# Exploring microRNA degradation in T-cell acute lymphoblastic leukemia

> **NIH NIH R01** · UNIVERSITY OF FLORIDA · 2024 · $81,624

## Abstract

PROJECT SUMMARY
Gene expression, the flow of genetic information from DNA to messenger RNA (mRNA) to protein,
involves delicate regulation by a group of small RNAs named microRNAs. MicroRNAs can inhibit gene
expression by binding to mRNAs and prevent them from being translated into proteins. MicroRNA
levels in cancer cells are usually different from the microRNA levels in healthy cells, leading to
differential expression of certain cancer-related genes. Controlling microRNA levels therefore offers a
promising target for cancer treatment.
Recently, we found that when T-cell acute lymphoblastic leukemia (T-ALL) cells are treated with
dexamethasone, a glucocorticoid steroid commonly used in leukemia chemotherapy, two highly related
and pro-cancer microRNAs (miR-221/222) are degraded by their target mRNA (BIM). This is surprising
because microRNAs usually control the levels of their targets, but not the other way around. This is also
exciting because it represents an emerging gene regulation mode carried out by the mRNAs and opens
up strategies for cancer intervention.
In this proposal, we first aim to understand how BIM mRNA triggers miR-221/222 degradation. Our
second aim is to explore how miR-221/222 degradation enhances killing of T-ALL cells during
chemotherapy.
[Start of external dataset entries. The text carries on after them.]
What follows belongs to an exercise in optimizing a design on an open flow for small area and a short achievable clock period; a production flow would make more cautious choices.
RTL that was checked went through simulation tests only; none was proved equivalent to the original.
Power figures rest on the tool's default switching activity, not on a simulated workload.

==> v7: inputs <==
==> flow/design.v (excerpt) <==
module FPU_top  #(
    parameter NUM_OP    = 1
)(
    input logic                 i_clk           ,
    input logic                 i_rst_n         ,
    input logic [NUM_OP-1:0]    i_add_sub       ,
    input logic [31:0]          i_32_a          ,
    input logic [31:0]          i_32_b          ,
    output logic [31:0]         o_32_s          ,
    output logic                o_ov_flag       ,
    output logic                o_un_flag
);
export LEC_CHECK = 0
export ABC_AREA = 1
export CAP_MARGIN = 20
export CORE_MARGIN = 2
export CORE_UTILIZATION = 40
export PLACE_DENSITY = 0.6
export SLEW_MARGIN = 20
create_clock -name core_clock -period 15.0 [get_ports {i_clk}]
standard.sh (not shown) runs the stock make flow with config.mk's settings and CLKGATE_MAP_FILE= SYNTH_SCRIPT=/design/flow/synth_recipe.tcl, a recipe that flattens the netlist after the stock synthesis.
==> flow/flow/run.sh <==
#!/bin/bash
set -euo pipefail
bash standard.sh SETUP_SLACK_MARGIN=9.3 "BUFFER_PORTS_ARGS=-buffer_cell sky130_fd_sc_hd__buf_2" finish > standard_flow.log 2>&1
==> v32: changes against v7 <==
--- a/flow/design.v
+++ b/flow/design.v
@@ -698,15 +698,15 @@
     output logic [31:0]         o_32_s          ,
     output logic                o_ov_flag       ,
     output logic                o_un_flag
 );
 logic        w_sa, w_sb, w_sbe, w_eff_sub;
 logic [7:0]  w_ea, w_eb;
 logic [22:0] w_fa, w_fb;
-logic [4:0]  w_dab;
+logic [8:0]  w_dab;
 logic [4:0]  w_dba;
 logic        w_exp_lt;
 logic [4:0]  w_shamt;
 logic        w_sh0, w_f_lt, w_f_gt, w_swap2, w_sign, w_near;
 logic [7:0]  w_emax;
 logic [22:0] w_big, w_small;
 logic        w_sel_exp;
@@ -715,78 +715,63 @@
 assign w_sb = i_32_b[31];
 assign w_ea = i_32_a[30:23];
 assign w_eb = i_32_b[30:23];
 assign w_fa = i_32_a[22:0];
 assign w_fb = i_32_b[22:0];
 assign w_sbe     = w_sb ^ i_add_sub[0];
 assign w_eff_sub = w_sa ^ w_sbe;
-assign w_dab    = w_ea[4:0] - w_eb[4:0];
+assign w_dab    = {1'b0, w_ea} - {1'b0, w_eb};
 assign w_dba    = w_eb[4:0] - w_ea[4:0];
-assign w_shamt  = w_exp_lt ? w_dba : w_dab;
-logic [7:0] w_e_gt [3:0];
-logic [7:0] w_e_lt [3:0];
-assign w_e_gt[0] = w_ea & ~w_eb;
-assign w_e_lt[0] = ~w_ea & w_eb;
-genvar gi;
-generate
-    for (gi = 0; gi < 3; gi++) begin : GEN_ECMP
-        for (genvar gj = 0; gj < (4 >> gi); gj++) begin : GEN_ECMP_NODE
-            assign w_e_gt[gi+1][gj] = w_e_gt[gi][2*gj+1] | (~w_e_lt[gi][2*gj+1] & w_e_gt[gi][2*gj]);
-            assign w_e_lt[gi+1][gj] = w_e_lt[gi][2*gj+1] | (~w_e_gt[gi][2*gj+1] & w_e_lt[gi][2*gj]);
-        end
-        assign w_e_gt[gi+1][7:(4 >> gi)] = '0;
-        assign w_e_lt[gi+1][7:(4 >> gi)] = '0;
-    end
-endgenerate
-assign w_exp_lt = w_e_lt[3][0];
+assign w_exp_lt = w_dab[8];
+assign w_shamt  = w_exp_lt ? w_dba : w_dab[4:0];
 assign w_emax   = w_exp_lt ? w_eb : w_ea;
 assign w_sh0    = (w_ea[4:0] == w_eb[4:0]);
 assign w_f_lt   = w_fa < w_fb;
 assign w_f_gt   = w_fb < w_fa;
 assign w_big    = w_exp_lt ? w_fb : w_fa;
 assign w_small  = w_exp_lt ? w_fa : w_fb;
 assign w_swap2  = w_eff_sub & w_sh0 & (w_exp_lt ? w_f_gt : w_f_lt);
 assign w_sign   = (w_exp_lt | (w_sh0 & w_f_lt)) ? w_sbe : w_sa;
-assign w_near   = w_eff_sub & ((w_dab == 5'd0) | (w_exp_lt ? (w_dab == 5'd31) : (w_dab == 5'd1)));
+assign w_near   = w_eff_sub & ~|w_shamt[4:1];
 PSC_unit PSC_UNIT(
     .i_add_sub          (i_add_sub[0]),
     .i_sign_a           (w_sa),
     .i_exp_a            (w_ea),
     .i_man_a            ({1'b1, w_fa}),
     .i_sign_b           (w_sb),
     .i_exp_b            (w_eb),
     .i_man_b            ({1'b1, w_fb}),
     .o_sel_exp          (w_sel_exp),
     .o_sel_man          (w_sel_man)
 );
 logic [22:0] r_big, r_small;
 logic [4:0]  r_shamt;
 logic [7:0]  r_emax;
-logic        r_sign, r_eff_sub, r_swap2, r_near, r_sh0n, r_sel_exp;
+logic        r_sign, r_eff_sub, r_swap2, r_near, r_sel_exp;
 logic [1:0]  r_sel_man;
 always_ff @( posedge i_clk ) begin
     r_big       <= w_big;
     r_small     <= w_small;
     r_shamt     <= w_shamt;
     r_emax      <= w_emax;
     r_sign      <= w_sign;
     r_eff_sub   <= w_eff_sub;
     r_swap2     <= w_swap2;
     r_near      <= w_near;
-    r_sh0n      <= ~w_shamt[0];
     r_sel_exp   <= w_sel_exp;
     r_sel_man   <= w_sel_man;
 end
 logic [27:0] w_A, w_Bf;
 logic [27:0] w_sh [5:0];
 logic [27:0] w_Rf, w_Nf;
 logic        w_coutf, w_ovf, w_zerof, w_rndf, w_rnd_ovf;
 logic [7:0]  w_expf;
 assign w_A = {1'b1, r_big, 4'b0};
 assign w_sh[0] = {1'b1, r_small, 4'b0} ^ {28{r_eff_sub}};
+genvar gi;
 generate
     for (gi = 0; gi < 5; gi++) begin : GEN_RSHIFT
         assign w_sh[gi+1] = r_shamt[gi] ? {{(1<<gi){r_eff_sub}}, w_sh[gi][27:(1<<gi)]} : w_sh[gi];
     end
 endgenerate
 assign w_Bf = w_sh[5];
 assign {w_coutf, w_Rf} = {1'b0, w_A} + {1'b0, w_Bf} + {28'd0, r_eff_sub};
@@ -801,15 +786,15 @@
     else if (w_Rf[27])            w_expf = r_emax;
     else                          w_expf = r_emax - 8'd1;
 end
 logic [27:0] w_Bn, w_Sn, w_Rn, w_Nn;
 logic [4:0]  w_lz;
 logic        w_zeron;
 logic [7:0]  w_expn;
-assign w_Bn = r_sh0n ? {1'b1, r_small, 4'b0} : {1'b0, 1'b1, r_small, 3'b0};
+assign w_Bn = r_shamt[0] ? {1'b0, 1'b1, r_small, 3'b0} : {1'b1, r_small, 4'b0};
 assign w_Sn = w_A + ~w_Bn + {27'd0, ~r_swap2};
 assign w_Rn = w_Sn ^ {28{r_swap2}};
 logic [31:0] w_lzd_in;
 assign w_lzd_in = {w_Rn[27:4], 8'hFF};
 logic [15:0] w_v1;  logic [15:0] w_p1;
 logic [7:0]  w_v2;  logic [1:0]  w_p2 [7:0];
 logic [3:0]  w_v3;  logic [2:0]  w_p3 [3:0];
@@ -853,51 +838,31 @@
         default: begin
             w_man_pre = r_near ? w_Nn[26:4] : w_Nf[26:4];
             w_rnd_sel = ~r_near & w_rndf;
         end
     endcase
 end
 assign w_exp     = r_sel_exp ? 8'hFF : (r_near ? w_expn : w_expf);
-logic w_c8, w_c16, w_rnd_ok;
-assign w_rnd_ok = ~r_near & ~r_sel_man[0] & ~r_sel_man[1] | ~r_near & r_sel_man[0] & r_sel_man[1];
-assign w_c8  = w_rnd_ok & w_rndf & (&w_Nf[11:4]);
-assign w_c16 = w_rnd_ok & w_rndf & (&w_Nf[19:4]);
 assign w_ov_flag = ~r_near & (w_ovf | w_rnd_ovf);
 assign w_un_flag = r_near ? ~w_Rn[27] : ~w_Rf[27];
-logic        q_sign, q_rnd, q_c8, q_c16;
+logic        q_sign, q_rnd;
 logic [7:0]  q_exp;
 logic [22:0] q_man;
 always_ff @( posedge i_clk or negedge i_rst_n ) begin
     if(~i_rst_n) begin
         q_sign              <= '0;
         q_exp               <= '0;
         q_man               <= '0;
         q_rnd               <= '0;
-        q_c8                <= '0;
-        q_c16               <= '0;
         o_ov_flag           <= '0;
         o_un_flag           <= '0;
     end else begin
         q_sign              <= r_sign;
         q_exp               <= w_exp;
         q_man               <= w_man_pre;
         q_rnd               <= w_rnd_sel;
-        q_c8                <= w_c8;
-        q_c16               <= w_c16;
         o_ov_flag           <= w_ov_flag;
         o_un_flag           <= w_un_flag;
     end
 end
-logic [22:0] w_inc;
-generate
-    for (gi = 0; gi < 23; gi++) begin : GEN_INC
-        localparam int B = (gi / 8) * 8;
-        logic w_cb;
-        if (gi < 8)       assign w_cb = q_rnd;
-        else if (gi < 16) assign w_cb = q_c8;
-        else              assign w_cb = q_c16;
-        if (gi == B) assign w_inc[gi] = w_cb;
-        else         assign w_inc[gi] = w_cb & (&q_man[gi-1:B]);
-    end
-endgenerate
-assign o_32_s = {q_sign, q_exp, q_man ^ w_inc};
+assign o_32_s = {q_sign, q_exp, q_man + {22'd0, q_rnd}};
 endmodule
==> flow/run.sh (new file) <==
#!/bin/bash
# synth_recipe.tcl (not shown) runs the flow's synth.tcl, then flattens the netlist and writes it again
# the make line also repeats each setting of config.mk as NAME=value (left out here)
make -C /OpenROAD-flow-scripts/flow DESIGN_CONFIG=/design/flow/config.mk WORK_HOME=/design/flow/orfs CLKGATE_MAP_FILE= SYNTH_SCRIPT=/design/flow/synth_recipe.tcl finish
Settings changed: ABC_AREA 1 to default.
removed: flow/flow/run.sh
removed: flow/standard.sh
==> comparison <==
- Of v32 and v7, v32 has the higher hold slack (gap 0.0062 ns).
- Area after synthesis: v32 is lower than v7 (about 0.8%).
- Against v32, the first-iteration DRC count of v7 is larger by 6.4%.
- Clock power: v7 is higher than v32 (about 4%).
- Sequential power: v7 is higher than v32 (5.6%).
- In v7 the cell area is smaller than in v32, by 0.71%.
- Count of clock-buffer cells in the layout: v7 is lower than v32 (1).
- v32 completed without violations. v7 went through all stages and came out clean.
- Against v32, the non-clock buffer count of v7 is higher by 6.
- Of v32 and v7, v32 has the higher core utilization (gap 0.55 points).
In the final aim, we will develop an innovative biochemical and computational protocol to
globally identify sequences in different target mRNAs that can induce miRNA degradation in T-ALL
patient samples.
Collectively, our efforts will examine a new mechanism of gene regulation in T-ALL, in which mRNAs
counteract microRNAs. Because resistance to glucocorticoid is a serious limitation for T-ALL
chemotherapy, elucidating the underlying mechanism of resistance may provide the basis for improving
current therapeutic interventions. Given that we have discovered a potentially widespread occurrence
of the mRNA-induced microRNA degradation pathway in cancer, identifying the mRNAs that can
degrade miRNAs and the proteins involved in this process would help develop new therapies to combat
T-ALL.

## Key facts

- **NIH application ID:** 11059702
- **Project number:** 3R01CA282812-02S1
- **Recipient organization:** UNIVERSITY OF FLORIDA
- **Principal Investigator:** Jonathan D. Licht
- **Activity code:** R01 (R01, R21, SBIR, etc.)
- **Funding institute:** NIH
- **Fiscal year:** 2024
- **Award amount:** $81,624
- **Award type:** 3
- **Project period:** 2023-07-15 → 2028-06-30

## Primary source

NIH RePORTER: https://reporter.nih.gov/project-details/11059702

## Citation

> US National Institutes of Health, RePORTER application 11059702, Exploring microRNA degradation in T-cell acute lymphoblastic leukemia (3R01CA282812-02S1). Retrieved via AI Analytics 2026-05-23 from https://api.ai-analytics.org/grant/nih/11059702. Licensed CC0.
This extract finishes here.